In Syria, more than a decade of war has brought the country's health system to the brink and left millions of people facing a spiralling economic collapse.
Around 90% are living below the poverty line, and many are struggling to meet their most basic needs. A cholera outbreak, which began in August 2022, is exposing the fragility of Syria’s water supply and health care systems and the impact this has on the lives of vulnerable families.
With the devastation left behind by the earthquake in Türkiye and northwest Syria, there is now a crisis within a crisis. In addition to providing emergency aid in earthquake-affected areas, the IRC, together with the European Union (EU), has been running programs to support health facilities and improve access to care for people in northwest and northeast Syria.

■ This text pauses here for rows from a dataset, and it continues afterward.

## src/rtl/softint_pkg.sv

```systemverilog
package softint_pkg;

  localparam int PEND_W       = 17;
  localparam int PIL_W        = 4;
  localparam int DATA_W       = 32;
  localparam int ADDR_W       = 2;
  localparam int TIMER_THRESH = 14;
  localparam int PIL_RESET    = 15;

  typedef enum logic [ADDR_W-1:0] {
    ADDR_DIRECT = 2'd0,
    ADDR_SET    = 2'd1,
    ADDR_CLR    = 2'd2,
    ADDR_LEVEL  = 2'd3
  } regAddr_e;

  typedef struct packed {
    logic loadPend;
    logic setPend;
    logic clrPend;
    logic loadPil;
  } pendStrobe_t;

endpackage

```

## src/rtl/softint_ctrl.sv

```systemverilog
module softint_ctrl
  import softint_pkg::*;
#(
  parameter int AW = ADDR_W
) (
  input  logic          busWrEn,
  input  logic [AW-1:0] busAddr,
  output pendStrobe_t   strobes
);

  always_comb begin
    strobes = '0;
    if (busWrEn) begin
      unique case (regAddr_e'(busAddr))
        ADDR_DIRECT: strobes.loadPend = 1'b1;
        ADDR_SET:    strobes.setPend  = 1'b1;
        ADDR_CLR:    strobes.clrPend  = 1'b1;
        ADDR_LEVEL:  strobes.loadPil  = 1'b1;
        default:     strobes = '0;
      endcase
    end
  end

endmodule

```

## src/rtl/softint_datapath.sv

```systemverilog
module softint_datapath
  import softint_pkg::*;
#(
  parameter int PW       = PEND_W,
  parameter int LW       = PIL_W,
  parameter int LVL_INIT = PIL_RESET
) (
  input  logic          clk,
  input  logic          rstN,
  input  pendStrobe_t   strobes,
  input  logic [PW-1:0] wrBits,
  input  logic          tickMatch,
  input  logic          stickMatch,
  output logic [PW-1:0] pendReg,
  output logic [LW-1:0] pilReg
);

  localparam int TOP_BIT = PW - 1;

  logic [PW-1:0] hwMask;
  logic [PW-1:0] pendNext;

  always_comb begin
    hwMask          = '0;
    hwMask[0]       = tickMatch;
    hwMask[TOP_BIT] = stickMatch;
  end

  always_comb begin
    pendNext = pendReg;
    if (strobes.loadPend) pendNext = wrBits;
    if (strobes.setPend)  pendNext = pendNext | wrBits;
    if (strobes.clrPend)  pendNext = pendNext & ~wrBits;
    pendNext = pendNext | hwMask;
  end

  always_ff @(posedge clk) begin
    if (!rstN) begin
      pendReg <= '0;
      pilReg  <= LW'(LVL_INIT);
    end else begin
      pendReg <= pendNext;
      if (strobes.loadPil) pilReg <= wrBits[LW-1:0];
    end
  end


  set_alias_chk: assert property (@(posedge clk) disable iff (!rstN)
    $past(strobes.setPend) && !$past(strobes.loadPend) && !$past(strobes.clrPend)
      |-> ((pendReg & $past(wrBits)) == $past(wrBits)));


  clr_alias_chk: assert property (@(posedge clk) disable iff (!rstN)
    $past(strobes.clrPend) && !$past(tickMatch) && !$past(stickMatch)
      |-> ((pendReg & $past(wrBits)) == '0));


  tick_set_chk: assert property (@(posedge clk) disable iff (!rstN)
    $past(tickMatch) |-> pendReg[0]);


  stick_set_chk: assert property (@(posedge clk) disable iff (!rstN)
    $past(stickMatch) |-> pendReg[TOP_BIT]);


  pil_hold_chk: assert property (@(posedge clk) disable iff (!rstN)
    !$past(strobes.loadPil) |-> $stable(pilReg));

endmodule

```

## src/rtl/softint_reqgen.sv

```systemverilog
module softint_reqgen
  import softint_pkg::*;
#(
  parameter int PW     = PEND_W,
  parameter int LW     = PIL_W,
  parameter int THRESH = TIMER_THRESH
) (
  input  logic [PW-1:0] pendReg,
  input  logic [LW-1:0] pilReg,
  output logic [PW-1:0] intReq
);

  localparam int TOP_BIT = PW - 1;

  logic timerOpen;
  assign timerOpen = (pilReg < LW'(THRESH));

  for (genvar g = 0; g < PW; g++) begin : g_req
    if (g == 0 || g == TOP_BIT) begin : g_timer
      assign intReq[g] = pendReg[g] & timerOpen;
    end else begin : g_level
      localparam logic [LW:0] LEVEL = (LW+1)'(g);
      assign intReq[g] = pendReg[g] & (LEVEL > {1'b0, pilReg});
    end
  end

endmodule

```

## src/rtl/softint_pend.sv

```systemverilog
module softint_pend
  import softint_pkg::*;
#(
  parameter int PW       = PEND_W,
  parameter int LW       = PIL_W,
  parameter int DW       = DATA_W,
  parameter int AW       = ADDR_W,
  parameter int THRESH   = TIMER_THRESH,
  parameter int LVL_INIT = PIL_RESET
) (
  input  logic          clk,
  input  logic          rstN,
  input  logic          busWrEn,
  input  logic [AW-1:0] busAddr,
  input  logic [DW-1:0] busWrData,
  output logic [DW-1:0] busRdData,
  input  logic          tickMatch,
  input  logic          stickMatch,
  output logic [PW-1:0] intReq
);

  pendStrobe_t   strobes;
  logic [PW-1:0] pendReg;
  logic [LW-1:0] pilReg;
  logic          unusedUpper;

  assign unusedUpper = ^busWrData[DW-1:PW];

  softint_ctrl #(.AW(AW)) ctrl_i (
    .busWrEn (busWrEn),
    .busAddr (busAddr),
    .strobes (strobes)
  );

  softint_datapath #(.PW(PW), .LW(LW), .LVL_INIT(LVL_INIT)) dp_i (
    .clk        (clk),
    .rstN       (rstN),
    .strobes    (strobes),
    .wrBits     (busWrData[PW-1:0]),
    .tickMatch  (tickMatch),
    .stickMatch (stickMatch),
    .pendReg    (pendReg),
    .pilReg     (pilReg)
  );

  softint_reqgen #(.PW(PW), .LW(LW), .THRESH(THRESH)) req_i (
    .pendReg (pendReg),
    .pilReg  (pilReg),
    .intReq  (intReq)
  );

  always_comb begin
    if (regAddr_e'(busAddr) == ADDR_LEVEL) busRdData = DW'(pilReg);
    else                                   busRdData = DW'(pendReg);
  end


  no_spurious_chk: assert property (@(posedge clk) disable iff (!rstN)
    (intReq & ~pendReg) == '0);


  timer_mask_chk: assert property (@(posedge clk) disable iff (!rstN)
    (pilReg >= LW'(THRESH)) |-> (!intReq[0] && !intReq[PW-1]));


  top_level_chk: assert property (@(posedge clk) disable iff (!rstN)
    (pilReg == LW'(PW-2)) |-> !intReq[PW-2]);

endmodule

```

## config.mk

```make
export PLATFORM = sky130hd
export DESIGN_NAME = softint_pend
export DESIGN_NICKNAME = d
export VERILOG_FILES = /design/src/rtl/softint_pkg.sv /design/src/rtl/softint_ctrl.sv /design/src/rtl/softint_datapath.sv /design/src/rtl/softint_reqgen.sv /design/src/rtl/softint_pend.sv
export SDC_FILE = /design/constraint.sdc
export NUM_CORES = 1
export LEC_CHECK = 0
export BUFFER_PORTS_ARGS = -buffer_cell sky130_fd_sc_hd__buf_2
export CORE_UTILIZATION = 42
export DETAILED_ROUTE_END_ITERATION = 8
export GPL_TIMING_DRIVEN = 0
export PLACE_DENSITY = 0.78
export SYNTH_ARGS = -nofsm -noshare
export SYNTH_HDL_FRONTEND = slang
export SYNTH_SLANG_ARGS = --single-unit
```

## constraint.sdc

```tcl
create_clock -name clk -period 1.05 [get_ports clk]
set_input_delay 0.21 -clock clk [delete_from_list [all_inputs] [get_ports clk]]
set_output_delay 0.21 -clock clk [all_outputs]
set_load 0.05 [all_outputs]
```

==> summary.txt <==
Power and ir drop
  • Pwr/cell area: 899 nW/um^2
  • Comb power frac: 42.6%
  • Pwr Total: 0.00227 W
  • Switching portion of total power: 39.0%
  • Switch Pwr: 0.000886 W
  • Max IR drop VDD: 557 uV
  • Leakage: 1.21 nW
  • Clk pwr share: 18.1%
  • Int Pwr: 0.00139 W
  • Sequential share of power: 39.3%

GRT
  • First-pass GRT wire length: 6610 um
  • Vias in the first global route: 1,426
  • Total gr overflow: 0
  • Largest net degree at the start of global routing: 12
  • Initial antenna violation count: 0
  • GRT Total Usage: 25.3%

Timing
  • Clock Skew: 0 ps
  • Final Hold Vio Count: 0
  • Setup ws final: -521 ps
  • Total negative setup slack: -10,650 ps
  • RSZ-0062 raised after global routing: true
  • Setup violators final: 34
  • Minimum clock period: 1570 ps
  • Hold Slack: 125 ps
  • Maximum clock rate: 637 MHz
  • Fin. max-slew vios: 0
  • Final cycle utilization of the critical path: 150%

Clock tree
  • CTS Hold Bufs: 0
  • CTS max path bufs: 2
  • Clk_lat worst skew: 310 ps
  • Root Driver: clkbuf_4
  • Worst-path clk slew: 130 ps
  • CTS tree: yes
  • H-tree depth: 1
  • CTS Buf Count: 3
  • # clock sinks: 21

Detailed routing
  • DRC viols: 0
  • Initial DRC Count: 70
  • Routed wire length: 4770 um
  • Vias per std cell: 5.04
  • Vias post-DR: 1,598
  • Wire length per cell: 15.0 um
  • Detail Route Antenna Nets: 0
  • TritonRoute pass-1 iters: 4

Finish
  • Area grow syn2layout: 83.9%
  • Final Cell Area: 2530 sq um
  • Antenna Cells: 0
  • Final net count: 313
  • Layout cell share with drive strength beyond 1: 57.1%

Critical path
  • Crit end category: primary output
  • R2r setup slk: 180 ps
  • Worst r2r dst: dp_i.pilReg[3]$_SDFFE_PN1P_
  • Critical Path AT: 1360 ps
  • Depth of the most critical reg-to-reg path: 3
  • Startpoint Class: flip-flop
  • Max FO, Critical Path: 5
  • CP Data Required Time: 840 ps
  • RR Startpoint: dp_i.pilReg[3]$_SDFFE_PN1P_
  • CP Class: reg2out

Floorplan
  • Row cnt: 20
  • Die footprint: 3500 sq um
  • Core Box Area: 3080 sq um
  • Die Span X: 59.2 um
  • Io pins: 88
  • Starting density of the core: 44.6%
  • DIE HEIGHT: 59.2 um

Synthesis
  • Avg Inst Size Synth: 7.19 sq um
  • Distinct cells, synth: 28
  • Register bit count reported by yosys: 21
  • Post-synthesis sequential area ratio: 30.6%
  • Post-Syn Area: 1370 sq um
  • Syn Inst Count: 191
  • Yosys warns: 0

Placement
  • Detailed placer's ending HPWL: 2780 um
  • PortBufs: 56
  • Final Wtd Congestion: 0.815
  • Post-DP Area: 1930 sq um

Worst hold path
  • Hold Path Class: in2reg
  • Hold Path End: dp_i.pendReg[15]$_SDFF_PN0_
  • Hold wc startpoint: busWrData[15]
  • WHS Path Cells: 3

Flow run
  • Max Cap Violations: 0

Status
  • Failing checks: negative setup slack
  • Status: complete, but fails checks
-- worst max-delay path, stage by stage (launching register included) --
cell      delay (ps)
dfxtp_2          370
buf_6            150
a311oi_4         320
buf_6            210
-- sequential cells by signal (all words and copies together), names as in the netlist --
| name | count |
|---|---|
| dp_i.pendReg | 17 |
| dp_i.pilReg | 4 |
-- cell type report --
class,instances,area [sq um]
timing repair buffer,64,691
buffer,29,264
clock buffer,4,26.3
fill,183,552
inverter,17,63.8
tap,44,55.1
sequential,21,449
multi-input combinational,138,977
-- Yosys cell counts (all sizes together) --
cell	number	area, sq um
nand3	17	90.1
o21ai	19	95.1
dfxtp	21	420
inv	17	63.8
o31ai	1	7.51
a21oi	19	95.1
buf	27	189
mux2	4	45.0
mux2i	1	10.0
nor2	2	7.51
o211ai	3	22.5
a21boi	3	22.5
nand2b	2	12.5
nand2	22	82.6
a211oi	1	7.51
and3b	1	8.76
clkbuf	2	7.51
nor4b	1	8.76
and3	2	12.5
nor2b	4	25.0
conb	1	3.75
a311oi	1	8.76
and2	18	113
o21a	2	15.0
-- cell usage in the layout (no fill, tap or decap), types with 3 or more instances in the layout --
cell type,Yosys,layout
buf_8,0,20
nand3_1,16,15
a21oi_1,19,17
o21ai_1,10,11
nand2_1,22,20
buf_12,0,3
and2_4,0,18
buf_2,7,23
o21ai_0,9,7
dfxtp_4,0,3
mux2_2,4,3
dfxtp_2,0,14
buf_4,19,23
dfxtp_1,21,4
inv_1,17,15
o211ai_1,3,3
conb_1,1,15
nor2b_1,4,3
buf_6,1,20
clkbuf_4,0,3
-- cells by family (layout without fill, tap and decap cells) --
family | count (synthesis) | count (layout) | synth area share, %
and+or+nand+nor | 69 | 69 | 26.2
buffers and inverters | 46 | 114 | 18.9
muxes | 5 | 5 | 4.01
other | 1 | 15 | 0.273
DFF | 21 | 21 | 30.6
AOI/OAI and AO/OA | 49 | 49 | 19.9
-- worst max-delay path by stage --
stage	cells past startpoint	slack [ps]	startpoint	to
finish	3	-520	dp_i.pilReg[1]$_SDFFE_PN1P_	intReq[7]
global route	4	-560	dp_i.pilReg[1]$_SDFFE_PN1P_	intReq[9]
CTS	4	-480	dp_i.pilReg[2]$_SDFFE_PN1P_	intReq[9]
detailed placement	5	-520	busAddr[0]	busRdData[5]
global placement	5	-490	busAddr[0]	busRdData[8]
floorplan	2	-270	dp_i.pilReg[2]$_SDFFE_PN1P_	intReq[2]
-- metrics by stage --
stage | setup WS (ps) | utilization, % | instances
final | -521 | 82.1 | 317
after global routing | -557 | 82.1 | 317
after CTS | -485 | 77.9 | 314
after detailed placement | -517 | 62.8 | 305
after global placement | -489 | 62.8 | 305
after floorplan | -266 | - | 205
-- power groups by stage --
| stage | clock (W) | combinational [W] | sequential (W) |
|---|---|---|---|
| 2_1_floorplan | 0 | 0.000601 | 0.000883 |
| 3_3_place_gp | 0 | 0.000740 | 0.000891 |
| 3_5_place_dp | 0 | 0.000747 | 0.000894 |
| 4_1_cts | 0.000398 | 0.000903 | 0.000884 |
| 5_1_grt | 0.000454 | 0.00101 | 0.000898 |
| 6_report | 0.000411 | 0.000968 | 0.000893 |
-- what timing repair did --
| action | in CTS | in global routing |
|---|---|---|
| pin swaps | 4 | 11 |
| gates cloned | 2 | 1 |
| setup endpoints to repair | 34 | 34 |
| resized for setup | 123 | 21 |
| buffers inserted | 3 | 2 |
-- metal layers --
metal | vias to the layer above | GRT usage, % | wire length, um
met5 | - | 0 | 0
met4 | 0 | 7.48 | 80
met3 | 13 | 1.97 | 294
met2 | 79 | 43.7 | 2490
met1 | 740 | 33.6 | 1910
li1 | 766 | - | -
Power figures use the tool's default switching activity.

Already, before the earthquake, a third of all hospitals and nearly half of primary healthcare centres inside Syria were non-functional. The protracted conflict has also damaged the water infrastructure, forcing many Syrians to resort to alternative and often unsafe water sources.
The disease can spread quickly in contexts such as Syria, where people displaced by war often live in small tents and makeshift homes and have limited access to safe water and sanitation.
“The water pollution problem is not in our hands as doctors and health waters,” explained Dr. Natheer*, a doctor at the EU-funded health facility. “We can provide medicine and health education. As for the challenges, it is about [clean water].”
With support from the EU, IRC teams have trained clinical staff and community health workers to diagnose and treat patients who become sick with cholera. They also screen children under five for malnutrition and provide specialised care for pregnant and lactating women as well as the elderly.
As patients come into the health facility, IRC health workers evaluate them for severe dehydration, which is a common symptom of cholera and can become fatal if left untreated.
For moderate to milder cases, IRC health workers bring patients to a rehydration corner and provide them with an oral rehydration solution. For more serious cases, the IRC brings them to an emergency ward or refers them to a more specialised health facility in the region.
Once patients leave the health facility, IRC health workers go out on visits to ensure they are recovering well and taking the proper medication if needed.
Through funding from the EU, the IRC builds health awareness about cholera among affected communities, so that they learn prevention techniques and what they should do if they do fall ill.
IRC mobile health teams do house-to-house visits to distribute educational materials and provide referrals if they see someone suffering from cholera symptoms. They also provide chlorine tablets that can be used in water tanks to reduce the risk of cholera in households.
Saif*, 58, went to an IRC mobile health clinic after experiencing severe diarrhea. He received counseling and a referral for treatment at a local hospital, where he received oral rehydration salts and zinc.
For Saif, gaining a better understanding of his condition was invaluable because he had been scared about his symptoms.
Conflict, economic instability, disease, and natural disaster have upended the lives of people like Saif, putting their physical and mental health at enormous risk. As Syria continues to face these challenging crises, IRC staff is committed to providing access to essential medical care, and raising health awareness among vulnerable populations.
Dr. Natheer explains what draws him to this line of work, especially during a public health crisis that can often take its toll on a person: “A sense of responsibility and giving back. When I feel I have provided something for my patients and helped support them — that is what makes me stronger and better.”
*Names have been changed for privacy.
The International Rescue Committee partners with the European Union to provide life-saving support to people caught in conflict and disasters around the world. Our work funded by the EU enables people to survive, recover and rebuild their lives.